**Source material:**

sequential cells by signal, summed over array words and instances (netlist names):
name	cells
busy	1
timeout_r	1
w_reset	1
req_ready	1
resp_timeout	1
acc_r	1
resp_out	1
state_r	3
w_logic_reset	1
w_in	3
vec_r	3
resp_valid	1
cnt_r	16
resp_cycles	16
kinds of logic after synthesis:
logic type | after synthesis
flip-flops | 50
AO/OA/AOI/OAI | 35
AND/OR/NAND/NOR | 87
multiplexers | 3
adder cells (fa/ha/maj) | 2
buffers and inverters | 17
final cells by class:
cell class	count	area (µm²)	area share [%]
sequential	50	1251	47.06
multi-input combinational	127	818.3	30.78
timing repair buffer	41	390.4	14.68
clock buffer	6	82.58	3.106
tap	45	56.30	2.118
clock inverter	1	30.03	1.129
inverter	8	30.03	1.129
`config.mk`:
```
export PLATFORM = sky130hd
export DESIGN_NAME = move_scheduler
export DESIGN_NICKNAME = d
export VERILOG_FILES = /design/src/rtl/move_pkg.sv /design/src/rtl/move_src_capture.sv /design/src/rtl/move_scheduler.sv
export SDC_FILE = /design/constraint.sdc
export NUM_CORES = 1
export LEC_CHECK = 0
export CORE_UTILIZATION = 53
export CTS_CLUSTER_DIAMETER = 60
export DETAILED_ROUTE_END_ITERATION = 8
export GPL_ROUTABILITY_DRIVEN = 1
export PLACE_DENSITY = 0.78
export SLEW_MARGIN = 20
export SYNTH_ARGS = -nofsm -noshare
export SYNTH_HDL_FRONTEND = slang
export SYNTH_SLANG_ARGS = --single-unit
```
`constraint.sdc`:
```
create_clock -name clk -period 1.7 [get_ports clk]
set_input_delay 0.255 -clock clk [delete_from_list [all_inputs] [get_ports clk]]
set_output_delay 0.255 -clock clk [all_outputs]
set_load 0.01 [all_outputs]
```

**Activity:** Nothing but the full listing, copied exactly, belongs in the answer.

**Solution:**
sequential cells by signal, summed over array words and instances (netlist names):
name	cells
busy	1
timeout_r	1
w_reset	1
req_ready	1
resp_timeout	1
acc_r	1
resp_out	1
state_r	3
w_logic_reset	1
w_in	3
vec_r	3
resp_valid	1
cnt_r	16
resp_cycles	16
kinds of logic after synthesis:
logic type | after synthesis
flip-flops | 50
AO/OA/AOI/OAI | 35
AND/OR/NAND/NOR | 87
multiplexers | 3
adder cells (fa/ha/maj) | 2
buffers and inverters | 17
final cells by class:
cell class	count	area (µm²)	area share [%]
sequential	50	1251	47.06
multi-input combinational	127	818.3	30.78
timing repair buffer	41	390.4	14.68
clock buffer	6	82.58	3.106
tap	45	56.30	2.118
clock inverter	1	30.03	1.129
inverter	8	30.03	1.129
`config.mk`:
```
export PLATFORM = sky130hd
export DESIGN_NAME = move_scheduler
export DESIGN_NICKNAME = d
export VERILOG_FILES = /design/src/rtl/move_pkg.sv /design/src/rtl/move_src_capture.sv /design/src/rtl/move_scheduler.sv
export SDC_FILE = /design/constraint.sdc
export NUM_CORES = 1
export LEC_CHECK = 0
export CORE_UTILIZATION = 53
export CTS_CLUSTER_DIAMETER = 60
export DETAILED_ROUTE_END_ITERATION = 8
export GPL_ROUTABILITY_DRIVEN = 1
export PLACE_DENSITY = 0.78
export SLEW_MARGIN = 20
export SYNTH_ARGS = -nofsm -noshare
export SYNTH_HDL_FRONTEND = slang
export SYNTH_SLANG_ARGS = --single-unit
```
`constraint.sdc`:
```
create_clock -name clk -period 1.7 [get_ports clk]
set_input_delay 0.255 -clock clk [delete_from_list [all_inputs] [get_ports clk]]
set_output_delay 0.255 -clock clk [all_outputs]
set_load 0.01 [all_outputs]
```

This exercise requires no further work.